Multiple Sclerosis in a downward, unpredictable spiral isn’t pretty. But then neither am I. And I guess I just have to live with both those facts. Hey ho.
MS isn’t always progressive. But it often is. It doesn’t always progress fast. But it sometimes does. There’s very little you can do to predict your ongoing progress. No wonder that feeds into the anxiety that frequently comes hand in hand with actual symptoms.
And right now I’m in the middle of a storm of change. Meh… Some posts inbound!
Daily carer visits
My latest significant ickiness to ‘give in’ to? Daily carer visits. Weekdays to put me to bed. Weekends to both haul me out of bed and then later to plonk me back in. On a good day I could manage all that alone. On a bad I’d have to be asking my wife or my children. And when I can avoid that I will. ‘Cos guilt. ‘Cos pride. ‘Cos I wanna save love and energy and laughter for them. Not sorting out catheters, meds and water, and hauling me unceremoniously into or out of bed.
It’s a hard kick in the teeth to adapt to, with no way of dictating what time they will turn up to plonk me away for the night. Earliest is a ghastly 5.50pm. I’m lucky if I get to a slightly less ghastly 7.30pm. That’s a depressing life change to get used to. There’s only so much Netflix and YouTube and loneliness a guy can take. I do try reading from time to time but my cog fog has me re-reading chapters. Or pages. Or sentences. Meh.
Every one of the carers is minimum ‘lovely’ up to ‘totally delightful’. Some of them even laugh at my bad jokes. I suspect they might be paid extra for that.
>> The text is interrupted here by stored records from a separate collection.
--- config.mk ---
export PLATFORM = sky130hd
export DESIGN_NAME = dbg_ctrl_flat
export DESIGN_NICKNAME = d
export VERILOG_FILES = /design/src/rtl/dbg_pkg.sv /design/src/rtl/sys_ops.sv /design/src/rtl/dbg_ctrl.sv /design/src/flat_wrapper.sv
export SDC_FILE = /design/constraint.sdc
export NUM_CORES = 1
export LEC_CHECK = 0
export BUFFER_PORTS_ARGS = -buffer_cell sky130_fd_sc_hd__buf_2
export CORE_MARGIN = 4
export CORE_UTILIZATION = 51
export CTS_BUF_LIST = sky130_fd_sc_hd__clkbuf_8 sky130_fd_sc_hd__clkbuf_16
export DETAILED_ROUTE_END_ITERATION = 8
export PLACE_DENSITY = 0.8
export SLEW_MARGIN = 15
export SYNTH_ARGS = -nofsm -noshare
export SYNTH_HDL_FRONTEND = slang
export SYNTH_SLANG_ARGS = --single-unit
--- constraint.sdc ---
create_clock -name clk -period 2.9 [get_ports clk]
set_clock_uncertainty 0.05 [all_clocks]
set_input_delay 0.435 -clock clk [delete_from_list [all_inputs] [get_ports clk]]
set_output_delay 0.435 -clock clk [all_outputs]
set_load 0.1 [all_outputs]
--- src/rtl/dbg_pkg.sv ---
// Shared debug types: controller states, halt causes and a saturating counter helper.
package dbg_pkg;

  typedef enum logic [2:0] {
    RUN    = 3'd0,
    DRAIN  = 3'd1,
    HALTED = 3'd2,
    RESUME = 3'd3,
    STEP   = 3'd4
  } dbg_state_e;

  typedef enum logic [1:0] {
    DBG_CAUSE_NONE    = 2'd0,
    DBG_CAUSE_EBREAK  = 2'd1,
    DBG_CAUSE_HALTREQ = 2'd2,
    DBG_CAUSE_STEP    = 2'd3
  } dbg_cause_e;

  localparam logic [63:0] INSN_BYTES = 64'd4;

  function automatic logic [31:0] sat_inc32(input logic [31:0] value);
    return (value == 32'hFFFF_FFFF) ? value : value + 32'd1;
  endfunction

endpackage

--- src/rtl/sys_ops.sv ---
// System-op decode flags travelling with the instruction in execute.
interface sys_ops;
  logic ebreak_op;
  modport src (output ebreak_op);
  modport dst (input ebreak_op);
endinterface

--- src/rtl/dbg_ctrl.sv ---
// Debug halt controller: halts the pipeline on ebreak, halt request or step completion,
// then resumes or single-steps by redirecting fetch to dpc.
module dbg_ctrl
  import dbg_pkg::*;
#(
  parameter int unsigned DRAIN_CYCLES = 3
) (
  input  logic        clk,
  input  logic        rst_n,
  input  logic [63:0] pc,
  input  logic        retire_valid,
  sys_ops.dst         sys_ops,
  input  logic        halt_req,
  input  logic        resume_req,
  input  logic        step_req,
  input  logic        dpc_we,
  input  logic [63:0] dpc_wdata,
  output logic        stall,
  output logic        flush,
  output logic        halted,
  output logic        redirect_valid,
  output logic [63:0] redirect_pc,
  output logic        resume_ack,
  output logic [63:0] dpc,
  output logic [1:0]  cause,
  output logic [31:0] halt_cycles
);

  localparam logic [3:0] DRAIN_LOAD = 4'(DRAIN_CYCLES - 1);

  dbg_state_e  state_r, state_s;
  logic [3:0]  drain_cnt_r, drain_cnt_s;
  logic        step_pend_r, step_pend_s;
  logic [63:0] dpc_s, redirect_pc_s;
  logic [1:0]  cause_s;
  logic [31:0] halt_cycles_s;
  logic        flush_s, stall_s, halted_s, redirect_s;

  // Next-state and next-output computation.
  always_comb begin
    state_s       = state_r;
    drain_cnt_s   = drain_cnt_r;
    step_pend_s   = step_pend_r;
    dpc_s         = dpc;
    cause_s       = cause;
    halt_cycles_s = halt_cycles;
    redirect_pc_s = redirect_pc;
    flush_s       = 1'b0;

    case (state_r)
      RUN: begin
        if (retire_valid && (sys_ops.ebreak_op || halt_req)) begin
          flush_s     = 1'b1;
          state_s     = DRAIN;
          drain_cnt_s = DRAIN_LOAD;
          if (sys_ops.ebreak_op) begin
            dpc_s   = pc;
            cause_s = DBG_CAUSE_EBREAK;
          end else begin
            dpc_s   = pc + INSN_BYTES;
            cause_s = DBG_CAUSE_HALTREQ;
          end
        end else begin
          state_s = RUN;
        end
      end
      DRAIN: begin
        if (drain_cnt_r == 4'd0) begin
          state_s       = HALTED;
          halt_cycles_s = 32'd0;
        end else begin
          drain_cnt_s = drain_cnt_r - 4'd1;
        end
      end
      HALTED: begin
        halt_cycles_s = sat_inc32(halt_cycles);
        // A dpc write defers any resume/step seen in the same cycle.
        if (dpc_we) begin
          dpc_s = dpc_wdata;
        end else if (resume_req || step_req) begin
          state_s       = RESUME;
          step_pend_s   = ~resume_req;
          redirect_pc_s = dpc;
        end else begin
          state_s = HALTED;
        end
      end
      RESUME: begin
        if (step_pend_r) begin
          state_s = STEP;
        end else begin
          state_s = RUN;
          cause_s = DBG_CAUSE_NONE;
        end
        step_pend_s = 1'b0;
      end
      STEP: begin
        if (retire_valid) begin
          flush_s     = 1'b1;
          state_s     = DRAIN;
          drain_cnt_s = DRAIN_LOAD;
          if (sys_ops.ebreak_op) begin
            dpc_s   = pc;
            cause_s = DBG_CAUSE_EBREAK;
          end else begin
            dpc_s   = pc + INSN_BYTES;
            cause_s = DBG_CAUSE_STEP;
          end
        end else begin
          state_s = STEP;
        end
      end
      default: begin
        state_s = RUN;
      end
    endcase

    stall_s    = (state_s == DRAIN) || (state_s == HALTED) || (state_s == RESUME);
    halted_s   = (state_s == HALTED);
    redirect_s = (state_s == RESUME);
  end

  // State and registered outputs.
  always_ff @(posedge clk or negedge rst_n) begin
    if (!rst_n) begin
      state_r        <= RUN;
      drain_cnt_r    <= 4'd0;
      step_pend_r    <= 1'b0;
      stall          <= 1'b0;
      flush          <= 1'b0;
      halted         <= 1'b0;
      redirect_valid <= 1'b0;
      resume_ack     <= 1'b0;
      redirect_pc    <= 64'd0;
      dpc            <= 64'd0;
      cause          <= DBG_CAUSE_NONE;
      halt_cycles    <= 32'd0;
    end else begin
      state_r        <= state_s;
      drain_cnt_r    <= drain_cnt_s;
      step_pend_r    <= step_pend_s;
      stall          <= stall_s;
      flush          <= flush_s;
      halted         <= halted_s;
      redirect_valid <= redirect_s;
      resume_ack     <= redirect_s;
      redirect_pc    <= redirect_pc_s;
      dpc            <= dpc_s;
      cause          <= cause_s;
      halt_cycles    <= halt_cycles_s;
    end
  end

endmodule

--- src/flat_wrapper.sv ---
// flat-port wrapper written by rule: the top's interface ports become plain ports
module dbg_ctrl_flat import dbg_pkg::*;
#(
  parameter int unsigned DRAIN_CYCLES = 3
)
  (clk, rst_n, pc, retire_valid, halt_req, resume_req, step_req, dpc_we, dpc_wdata, stall, flush, halted, redirect_valid, redirect_pc, resume_ack, dpc, cause, halt_cycles, sys_ops_ebreak_op);
  sys_ops sys_ops_i ();
  input  logic clk;
  input  logic rst_n;
  input  logic [63:0] pc;
  input  logic retire_valid;
  input  logic halt_req;
  input  logic resume_req;
  input  logic step_req;
  input  logic dpc_we;
  input  logic [63:0] dpc_wdata;
  output logic stall;
  output logic flush;
  output logic halted;
  output logic redirect_valid;
  output logic [63:0] redirect_pc;
  output logic resume_ack;
  output logic [63:0] dpc;
  output logic [1:0] cause;
  output logic [31:0] halt_cycles;
  input wire logic [$bits(sys_ops_i.ebreak_op)-1:0] sys_ops_ebreak_op;
  assign sys_ops_i.ebreak_op = sys_ops_ebreak_op;
  dbg_ctrl #(.DRAIN_CYCLES(DRAIN_CYCLES)) u_core (.clk(clk), .rst_n(rst_n), .pc(pc), .retire_valid(retire_valid), .sys_ops(sys_ops_i), .halt_req(halt_req), .resume_req(resume_req), .step_req(step_req), .dpc_we(dpc_we), .dpc_wdata(dpc_wdata), .stall(stall), .flush(flush), .halted(halted), .redirect_valid(redirect_valid), .redirect_pc(redirect_pc), .resume_ack(resume_ack), .dpc(dpc), .cause(cause), .halt_cycles(halt_cycles));
endmodule
# After elaboration in Yosys (flattened, before gate mapping)
# Index checks and enable logic that the tools add are counted.
[totals]
ram_bits = 0
output_inout_bits = 167
inputBits = 136
romBits = 0
memories = 0
regBits = 174
latch_bits = 0
wordCells = 82
[op_classes]
mul = 0
n_div = 0
mux = 31
n_addsub = 3
n_reduce_logical = 18
n_shift = 0
n_eq_ne = 17
bitwise_logic = 2
magnitude_cmp = 0
[ops]
columns = ["cell", "count"]
rows = [
  ["2-to-1 mux 64 bit", 4],
  ["one-hot mux 64 bit (3 select lines)", 1],
  ["adder 64 x 3 -> 64 bit (second input constant)", 1],
  ["2-to-1 mux 32 bit", 2],
  ["one-hot mux 32 bit (2 select lines)", 1],
  ["adder 32 x 1 -> 32 bit (second input constant)", 1],
  ["equality test 32 bit (second input constant)", 1],
  ["one-hot mux 3 bit (5 select lines)", 1],
  ["equality test 3 x 2 -> 1 bit (second input constant)", 4],
  ["2-to-1 mux 3 bit", 4],
  ["2-to-1 mux 4 bit", 3],
  ["inequality test 2 bit (second input constant)", 6],
  ["one-hot mux 4 bit (3 select lines)", 1],
  ["AND reduction 4 bit", 3],
  ["2-to-1 mux 2 bit", 5],
  ["AND reduction 3 bit", 3],
  ["nonzero test 3 bit", 3],
  ["equality test 3 x 1 -> 1 bit (second input constant)", 2],
  ["2-to-1 mux 1 bit", 6],
  ["inequality test 2 x 1 -> 1 bit (second input constant)", 3],
  ["one-hot mux 2 bit (3 select lines)", 1],
  ["zero test 4 bit", 1],
  ["logical OR 1 bit", 4],
  ["one-hot mux 1 bit (2 select lines)", 2],
  ["other kinds (6)", 8],
]

# Depth between registers and ports, before layout
# Gate-level depths: netlist of run 1.
[logic_depth]
depth_word = 7
depth_mapped = 9
mapped_depth_nobuf = 7

# Worst setup path after synthesis of run 1
# Ideal clock, no wire load.
[synth_path]
kind = "register to register"
start = "register u_core.halt_cycles[19]"
end = "register u_core.halt_cycles[29]"
period_less_slack_ps = 2884
required_time_ps = 2773
slack_ps = 16
arrival_ps = 2757
path_stages_with_launch = 6
path_cell_list = "dfrtp_1 > nand3_1 > nor4_1 > o211ai_1 > or3_1 > a21oi_1"
[synth_between]
elab_chain_len = 3
elab_cells_between_ends = 6
[synth_rtl]
columns = ["item", "line", "rtl"]
rows = [
  ["start: declaration", "dbg_ctrl.sv:26", "output logic [31:0] halt_cycles"],
  ["start signal: assignment", "dbg_ctrl.sv:150", "halt_cycles <= halt_cycles_s;"],
  ["adder 32 x 1 -> 32 bit or equality test 32 bit (tied branches)", "dbg_pkg.sv:22", "return (value == 32'hFFFF_FFFF) ? value : value + 32'd1;"],
  ["2-to-1 mux 32 bit or inequality test 2 bit (tied branches)", "-", ""],
  ["one-hot mux 32 bit (2 select lines) or AND reduction 3 bit (tied branches)", "-", ""],
]
# Several ways; a longest one is shown, not always the timed one. The select of a mux whose other input is x is not followed.
# A chain may end at the register's enable or synchronous reset.

# Worst setup path after layout of run 1
[layout_path]
start = "register u_core.state_r[2]"
end = "register u_core.dpc[32]"
[layout_between]
elab_chain_len = 3
elab_cells_between_ends = 9
[layout_rtl]
columns = ["item", "line", "rtl"]
rows = [
  ["start: declaration", "dbg_ctrl.sv:31", "dbg_state_e state_r, state_s;"],
  ["start signal: assignment", "dbg_ctrl.sv:139", "state_r <= state_s;"],
  ["equality test 3 x 2 -> 1 bit, or another cell as far along", "dbg_ctrl.sv:50", "case (state_r)"],
  ["inequality test 2 bit (no line), or another cell as far along", "-", ""],
  ["AND reduction 4 bit (no line)", "-", ""],
  ["end signal: assignment", "dbg_ctrl.sv:148", "dpc <= dpc_s;"],
  ["end: declaration", "dbg_ctrl.sv:24", "output logic [63:0] dpc,"],
]
# Several ways; a longest one is shown, not always the timed one.

==> metrics.csv, run 1 <==
metric,value,unit
yosysMostFrequentCell,dfrtp_1,
max_freq,0.382,GHz
cts_made_buffers,17,
final_max_slew_viol_count,0,
ys_seq_elements,174,
setup_tns,0,ns
numClockSinks,174,
clockBufferDepth,2,
holdPathEnd,u_core.dpc[51],
grt_pass1_wl,46500,microns
synth_compound_area_frac,0.109,
area_growth,26.8,%
cts.htree.levels,4,
cp_data_required_time,3.15,ns
rows,49,
cp_max_fo,39,
hold_class,in2reg,
fin_nets,1400,
synth_edf_count,0,
dr.pass1.iters,5,
core-area,17900,sq um
rr_endpoint,u_core.dpc[32],
post_cts_buffers,0,
vias,9028,
synth_top_family_by_area,simple AND/OR/NAND/NOR gates,
cts_tree,done,
final_layout_size_suffix_gt1_frac,0.356,
synthTopCellsByCount,"dfrtp_1 (174), nand2_1 (75), mux2_2 (66)",
grt_pass1_vias,8734,
grt-ovfl-total,0,
first_iter_violations,753,
via_per_inst,6.00,
async_flop_share,1.00,
fin_crit,2.62,ns
ant_nets,0,
syn_area,9260,sq um
synth_xor_area_frac,0.0482,
cts_root_buf,clkbuf_16,
port_buffers,302,
yosys.area_share.simple,0.239,
cp-end-kind,flip-flop,
critPathArrivalTime,2.87,ns
holdPathStages,3,
critPathKind,reg2reg,
rsz0062_at_grt,no,
yosysSeqAreaShare,0.470,
clkLatencyLatePin,0.43,ns
grt_max_degree,69,
synthMuxAreaShare,0.0986,
drt_wl_total,29900,microns
routedWlPerCell,19.8,microns
outcome,"complete, no violations",
yosysWarnings,0,
finalHoldViolCount,0,
dieArea,20400,sq um
synth_cell_types,51,
worstRegToRegCells,6,
hold_start,dpc_wdata[51],
dieHeight,143,microns
hpwl,21800,microns
syn_nets,1099,
cts.clk_slew.worst_paths,0.07,ns
setup_viol,0,
yosysTopAreaCell,dfrtp_1,
tightest_slew,0.763,ns
final.period_utilization,0.903,
maxCapViolations,0,
syn_area_per_cell,9.66,sq um
netlist_top_cells_area,"dfrtp_1 (47%), mux2_2 (8.0%), a21oi_1 (3.4%)",
timing.reg2reg.setup_slack,0.28,ns
synth_flop_cell,dfrtp_1,
synthAdderAreaFrac,0.00540,
synthCells,959,
post_cts_resize_count,0,
start_kind,flip-flop,
r2r_start,u_core.state_r[2],
fp.dieW,143,microns
ctsHoldBuffers,1,
synth_top_area_frac,0.470,
start_util,0.517,
antenna_found_initial,3,
drc,0,
pin_count,303,
globalplace.congestion,0.894,
relSlewSlack,0.491,
grt_util_all_layers,0.286,
-- registers in the layout (all words and copies together) (netlist names), 2 cells and up --
name,cells
u_core.cause,2
u_core.dpc,64
u_core.drain_cnt_r,4
u_core.halt_cycles,32
u_core.redirect_pc,64
u_core.state_r,3
-- through the flow --
| step | hold WS [ns] | std cells | setup WS [ns] | area [sq um] | utilization |
|---|---|---|---|---|---|
| global route | 0.201 | 1505 | 0.138 | 11700 | 0.656 |
| global placement | 0.433 | 1469 | 0.165 | 11200 | 0.624 |
| finish | 0.188 | 1505 | 0.282 | 11700 | 0.656 |
| CTS | 0.181 | 1502 | 0.291 | 11700 | 0.656 |
| floorplan | 0.0894 | 959 | 0.0160 | 9260 | - |
| detailed placement | 0.440 | 1469 | 0.138 | 11200 | 0.624 |
-- per-layer routing --
layer  global-route usage  routed length [microns]
met5                    0                        0
met2                0.484                    14700
met3               0.0516                     2090
met1                0.368                    12100
met4                0.110                      949
-- worst max-delay path by stage --
stage / from / end / depth (start not counted) / slack (ns)
final: u_core.state_r[2] / u_core.dpc[32] / 6 / 0.28
after detailed placement: pc[5] / u_core.dpc[63] / 6 / 0.14
after global routing: u_core.state_r[2] / u_core.dpc[32] / 6 / 0.14
after global placement: pc[5] / u_core.dpc[63] / 6 / 0.16
after floorplan: u_core.halt_cycles[19] / u_core.halt_cycles[29] / 5 / 0.02
after CTS: u_core.state_r[2] / u_core.dpc[32] / 6 / 0.29
-- cells by family after synthesis --
| group | Yosys count |
|---|---|
| compound gates | 176 |
| simple gates | 401 |
| fa+ha+maj | 4 |
| xor+xnor | 51 |
| buf+inv | 70 |
| flops | 174 |
| mux | 83 |
-- final cells by class --
class,count,area (sq um)
tap,229,287
clock buffer,18,439
timing repair buffer,339,1840
fill,1486,6160
inverter,13,48.8
antenna,3,7.51
multi-input combinational,715,4650
clock inverter,14,119
sequential,174,4350
-- cell usage in the layout (no fill, tap or decap), types with 4 or more instances in the layout --
master	count
inv_1	14
dfrtp_1	174
and2_1	5
xor2_1	19
or4_1	16
clkbuf_16	17
mux2_2	66
buf_2	301
or3b_2	4
o31ai_1	9
a211oi_1	5
ha_1	4
nor4b_1	4
xnor2_1	32
a31oi_1	5
buf_4	33
nand4_1	35
nor3b_1	4
nand3_1	56
o211ai_1	9
or3_1	23
and3_1	40
nand2_1	75
a21oi_1	63
and4_1	13
o22ai_1	16
nor2_1	58
mux2i_1	17
o21ai_0	56
nor3_1	21
nor4_1	31
-- worst max-delay path, cell delays in order, from the launching register on --
cell and delay (ns):
dfrtp_1 0.48, or3_1 0.61, a22o_2 0.55, buf_4 0.34
and3_1 0.20, a21oi_1 0.13, o21ai_0 0.11
Power of run 1 is left out: the tool's default activity adds up to more than one toggle a clock period on the data nets, which glitch-free logic cannot reach.
==> run 2, diff against run 1 <==
- CORE_UTILIZATION: 51 -> 55
- HOLD_SLACK_MARGIN: unset -> 0.15
- PLACE_DENSITY: 0.8 -> 0.86
- clock period: 2.9 -> 3.1 ns (I/O delays scaled with it)
==> run 2 against run 1 <==
Maximum frequency grew 1.6%. Critical path depth fell by 1. Final area hardly changed. Via count increased by 1.4%. Cell count fell by 1.0%. Core utilization increased by 5.5 points. Highest routed layer is now met5.
==> metrics.csv, run 2 (synthesized netlist as in run 1, its figures left out) <==
metric,value,unit
cts.clk_slew.worst_paths,0.07,ns
grt_pass1_wl,46800,microns
cts_root_buf,clkbuf_16,
finalHoldViolCount,0,
max_freq,0.388,GHz
crit_buf_inv,2,
reg_top3,"u_core.dpc x64, u_core.redirect_pc x64, u_core.halt_cycles x32",
post_cts_buffers,0,
cp-end-kind,flip-flop,
drc,0,
setup_viol,0,
pin_count,303,
critPathKind,reg2reg,
cp_top_family,simple AND/OR/NAND/NOR gates,
fin_crit,2.58,ns
crit_chain,or3b_2 > buf_4 > nor3_2 > buf_12 > mux2_2,
critPathSlowestCell,or3b_2,
numClockSinks,174,
cp_data_required_time,3.37,ns
clockBufferDepth,2,
final_util,0.711,
globalplace.congestion,0.886,
pre_cts_ws,0.274,ns
grt_util_all_layers,0.316,
drt_wl_total,30400,microns
layout_commonest_cell,buf_2,
grt_pass1_vias,9015,
rows,47,
critPathArrivalTime,2.84,ns
via_per_inst,6.14,
dieArea,19000,sq um
outcome,"complete, no violations",
ant_nets,0,
final_max_slew_viol_count,0,
clkLatencyLatePin,0.43,ns
timing.reg2reg.setup_slack,0.52,ns
port_buffers,302,
grt_max_degree,66,
fp.dieW,138,microns
worst_slack,0.522,ns
cts_tree,done,
hpwl,22000,microns
routedWlPerCell,20.4,microns
first_iter_violations,845,
cts_made_buffers,17,
post_cts_resize_count,0,
grt-ovfl-total,0,
hold_class,in2reg,
relSlewSlack,0.480,
start_util,0.561,
core-area,16500,sq um
layout_common_cells,"buf_2 (301), dfrtp_1 (174), nand2_1 (75)",
vias,9151,
final.period_utilization,0.832,
antenna_found_initial,4,
dr.pass1.iters,8,
setup_tns,0,ns
dieHeight,138,microns
rsz0062_at_grt,no,
maxCapViolations,0,
final_layout_size_suffix_gt1_frac,0.354,
cp_max_fo,61,
cts.htree.levels,4,
ctsHoldBuffers,1,
start_kind,flip-flop,
slowest_delay,0.52,ns
area_growth,26.8,%
tightest_slew,0.772,ns
fin_nets,1394,
-- run 2: changes by cell type in the layout (fill, tap and decap cells not counted), sizes merged --
cell    previous run  this run
clkinv             6         5
inv               17        18
clkbuf            18        17
buf              338       332
bufinv             1         2
-- run 2: per-stage QoR --
step | area, sq um | hold WS, ns | cells
detailed placement | 11100 | 0.434 | 1454
finish | 11700 | 0.232 | 1490
global placement | 11100 | 0.429 | 1454
floorplan | 9260 | 0.119 | 959
global route | 11700 | 0.231 | 1490
CTS | 11700 | 0.220 | 1487
-- run 2: worst min-delay path, stage by stage --
cell,delay [ns]
buf_2,0.08
nand3_1,0.05
nand3_1,0.08
-- run 2: worst paths after layout --
| path | start | to | cells after the start |
|---|---|---|---|
| min reg2reg | u_core.redirect_pc[52] | u_core.redirect_pc[52] | 1 |
| max reg2reg | u_core.state_r[0] | u_core.redirect_pc[40] | 5 |
| max | u_core.state_r[0] | u_core.redirect_pc[40] | 5 |
| min | dpc_wdata[51] | u_core.dpc[51] | 3 |
| min in group asynchronous | rst_n | u_core.redirect_pc[5] | 2 |
| max in group asynchronous | rst_n | u_core.state_r[2] | 3 |
-- run 2: area by class of cell --
cell class	instances	area (sq um)
fillers	1240	4780
multi-input cells	715	4650
flip-flops and latches	174	4350
repair buffers	333	1800
clock buffers	17	425
well taps	220	275
clock inverters	15	181
inverters	13	48.8
diodes	3	7.51
-- run 2: layer usage --
metal / part of all wire / wire length [microns] / global-route usage / vias up
met1: 0.38 / 11400 / 0.389 / 4354
met5: 0.00043 / 13 / 0 / -
met2: 0.48 / 14700 / 0.521 / 531
met3: 0.092 / 2800 / 0.0723 / 110
met4: 0.048 / 1450 / 0.162 / 2
li1: - / - / - / 4154
Power of run 2 is left out for the same reason.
One of my fave carers. A wicked laugh!
But it won’t surprise you to know that there’s a significant staff turnover. I dunno what they are paid but I guess it’s low. Even with the ‘humour Mark’s humour’ bonus. So I’m constantly welcoming new strangers into my home, my bedroom, my bathroom. It was weird at first, but you get used to it. ‘Only my wife sees that’ has long gone out the window.
Buki and I. She is in the ‘totally delightful’ category.
Family Dynamics
And with me disappearing early evening, I’m deprived some of my best family time. 16yo is fine being off doing the usual 16yo stuff. But my 11yo, I miss that extra evening nonsensing. And with Mrs W. working long hours, we are ships passing in the night. Or at the coffee machine in the morning.
This year the family took a holiday without me for the first time. And attended a music festival, also without me.
I get why. They need a break from me from time to time now. To do normal stuff. Without all the faffage that comes with looking after a very disabled person. Still bloody hurts though. I do hope I’m allowed back into the holiday/festival fold soon. It hurt! Maybe we take a carer?
5 Comments
Dear Mark. No words can properly describe how I feel reading this. Despite your clear sadness and frustration as the MS takes more and more from you, you still manage to have a sense of humour, and positivity. I guess one of the biggest positives is that you are still living at home with your lovely family, despite the need for carers. I know you cherish that. That they need a little break occasionally is inevitable, although I can imagine how painful that is for you. Bloody MS. You still shine through though. Hero. Xxx
Thanks Anina. Yes, at home is key! Long may that last…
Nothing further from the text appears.